A Metric Nobody Tracks
The web framework ecosystem is evaluated by stars, commits, and CVE counts. WebPulse tracks all of these. But one derived metric reveals more about a framework's organizational health than any of them individually: commits per contributor per year. This ratio measures how much each active contributor is shipping — a proxy for whether a framework's engineering base is overextended, balanced, or carrying surplus capacity.
Across 22 frameworks, commits per contributor ranges from 0.9 (Vue) to 26.1 (Magento). That 29x spread is not a curiosity. It is the difference between a framework that can absorb a critical vulnerability disclosure without breaking stride and one that will struggle to ship a patch while maintaining its release schedule.
The Overextended: Shipping Under Pressure
Two frameworks stand out for high commits-per-contributor ratios, indicating small teams carrying disproportionate workloads. Magento leads at 26.1 — its 259 contributors produce 6,767 commits, a pace that suggests a compact Adobe engineering team driving the bulk of development. WordPress follows a different pattern: 18.6 commits per contributor, but with only 90 contributors total, making it the most concentrated among popular frameworks.
The Balanced Middle: Sustainable Engineering
The healthiest frameworks cluster between 3 and 14 commits per contributor per year. Next.js delivers 13.5 (5,751 commits from 427 contributors). Angular delivers 10.5 (3,950 commits from 376 contributors). Rails delivers 8.5 (3,161 commits from 370 contributors). Spring sits at 6.1 (2,219 commits from 361 contributors) — a ratio that, paired with its low CVE count (47) and enterprise backing from VMware/Broadcom, signals a framework with sustainable engineering depth. These ratios suggest frameworks where the engineering load is distributed across a sufficiently large contributor base, no single contributor is a bottleneck, and the project could sustain the loss of any individual without halting.

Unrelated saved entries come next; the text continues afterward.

--- src/rtl/codificador_pkg.sv ---
// Shared constants for the BCD-to-7-segment encoder: segment indices and the glyph table.
// Codes 10-15 show hex glyphs when CODIFICADOR_HEX_EN is defined; otherwise they are dark.
package codificador_pkg;

    localparam int unsigned SEG_A = 32'd6;
    localparam int unsigned SEG_B = 32'd5;
    localparam int unsigned SEG_C = 32'd4;
    localparam int unsigned SEG_D = 32'd3;
    localparam int unsigned SEG_E = 32'd2;
    localparam int unsigned SEG_F = 32'd1;
    localparam int unsigned SEG_G = 32'd0;

    localparam logic [6:0] SEG_ALL_ON  = 7'b1111111;
    localparam logic [6:0] SEG_ALL_OFF = 7'b0000000;

    // Glyphs are stored a..g from MSB to LSB, active-high.
    localparam logic [6:0] GLYPH_TABLE [0:15] = '{
        7'b1111110, 7'b0110000, 7'b1101101, 7'b1111001,
        7'b0110011, 7'b1011011, 7'b1011111, 7'b1110000,
        7'b1111111, 7'b1111011,
`ifdef CODIFICADOR_HEX_EN
        7'b1110111, 7'b0011111, 7'b1001110,
        7'b0111101, 7'b1001111, 7'b1000111
`else
        7'b0000000, 7'b0000000, 7'b0000000,
        7'b0000000, 7'b0000000, 7'b0000000
`endif
    };

    localparam logic [3:0] LAST_DEC_CODE = 4'd9;

endpackage

--- src/rtl/codificador_seg_lut.sv ---
// Combinational code-to-glyph lookup returning {valid, seg[6:0]}.
// With CODIFICADOR_HEX_EN defined every code is valid.
module codificador_seg_lut
    import codificador_pkg::*;
(
    input  logic [3:0] code,
    output logic       valid,
    output logic [6:0] seg
);

    // Table lookup and validity of the digit code.
    always_comb begin
        seg = GLYPH_TABLE[code];
`ifdef CODIFICADOR_HEX_EN
        valid = 1'b1;
`else
        valid = (code <= LAST_DEC_CODE);
`endif
    end

endmodule

--- src/rtl/codificador_bcd_seg.sv ---
// Registered BCD-to-7-segment encoder with lamp test, blanking and ripple blanking.
// Optional hex glyphs for codes 10-15 via CODIFICADOR_HEX_EN.
module codificador_bcd_seg
    import codificador_pkg::*;
#(
    parameter bit SEG_ACTIVE_LOW = 1'b0
) (
    input  logic       clk,
    input  logic       rst,
    input  logic       en,
    input  logic [3:0] BCD,
    input  logic       lamp_test,
    input  logic       blank,
    input  logic       rbi,
    output logic [6:0] S,
    output logic       rbo,
    output logic       err
);

    logic       lut_valid_s;
    logic [6:0] lut_seg_s;
    logic [6:0] seg_next_s;
    logic       rbo_next_s;
    logic       zero_s;
    logic [6:0] seg_r;
    logic       rbo_r;
    logic       err_r;

    codificador_seg_lut u_lut (
        .code  (BCD),
        .valid (lut_valid_s),
        .seg   (lut_seg_s)
    );

    assign zero_s = (BCD == 4'd0);

    // Priority mux: lamp test over blank over ripple blank over table decode.
    always_comb begin
        seg_next_s = SEG_ALL_OFF;
        rbo_next_s = 1'b0;
        if (lamp_test) begin
            seg_next_s = SEG_ALL_ON;
        end else if (blank) begin
            seg_next_s = SEG_ALL_OFF;
        end else if (rbi && zero_s) begin
            seg_next_s = SEG_ALL_OFF;
            rbo_next_s = 1'b1;
        end else begin
            seg_next_s = lut_seg_s;
        end
    end

    // Output registers; err tracks code validity independently of the overrides.
    always_ff @(posedge clk or posedge rst) begin
        if (rst) begin
            seg_r <= SEG_ALL_OFF;
            rbo_r <= 1'b0;
            err_r <= 1'b0;
        end else if (en) begin
            seg_r <= seg_next_s;
            rbo_r <= rbo_next_s;
            err_r <= ~lut_valid_s;
        end else begin
            seg_r <= seg_r;
            rbo_r <= rbo_r;
            err_r <= err_r;
        end
    end

    // Polarity is applied after the register so reset shows dark segments either way.
    assign S   = seg_r ^ {7{SEG_ACTIVE_LOW}};
    assign rbo = rbo_r;
    assign err = err_r;

endmodule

Astro sits at 8.8 commits per contributor (2,933 commits from 335 contributors) — a ratio that, combined with its 50 annual releases and 64 CVEs, describes a framework in the sweet spot of engineering efficiency. Enough contributors to distribute work. Enough output per contributor to maintain velocity. Enough releases to signal active maintenance.
The Low-Output Zone: Capacity or Decline?
At the bottom of the ranking, three frameworks produce fewer than 1.5 commits per contributor per year. Vue: 0.9 (391 commits from 441 contributors). HTMX: 0.3 (122 commits from 445 contributors). Flask: 0.1 (56 commits from 400 contributors). Each tells a different story.
Vue's 0.9 ratio reflects a framework that is mature and stable — its 441 contributors represent a deep bench that could ramp up if needed, and its 43 annual releases show the project is far from dormant. HTMX's 0.3 reflects its architectural philosophy — less code means less churn, and its zero CVE count validates the approach. Flask's 0.1 is the notable case: 400 all-time contributors producing 56 commits suggests a project in deep maintenance mode. Flask core is stable, but the low activity raises bus-factor questions — and the real vulnerability surface lives in the community extensions every production Flask app depends on.
Reading the Ratio
Commits per contributor is not a score — high is not inherently good, and low is not inherently bad. The metric is a diagnostic tool. Ratios above 20 suggest overwork and concentration risk. Ratios between 5 and 15 suggest healthy distribution. Ratios below 1 demand a second look: is the framework stable and mature (Vue), architecturally minimal (HTMX), or quietly abandoned (Flask)? For CISOs and CTOs evaluating framework risk, this metric adds a dimension that star counts and CVE counts alone cannot provide. It answers the question: when the next zero-day drops, does this framework have the engineering capacity to respond?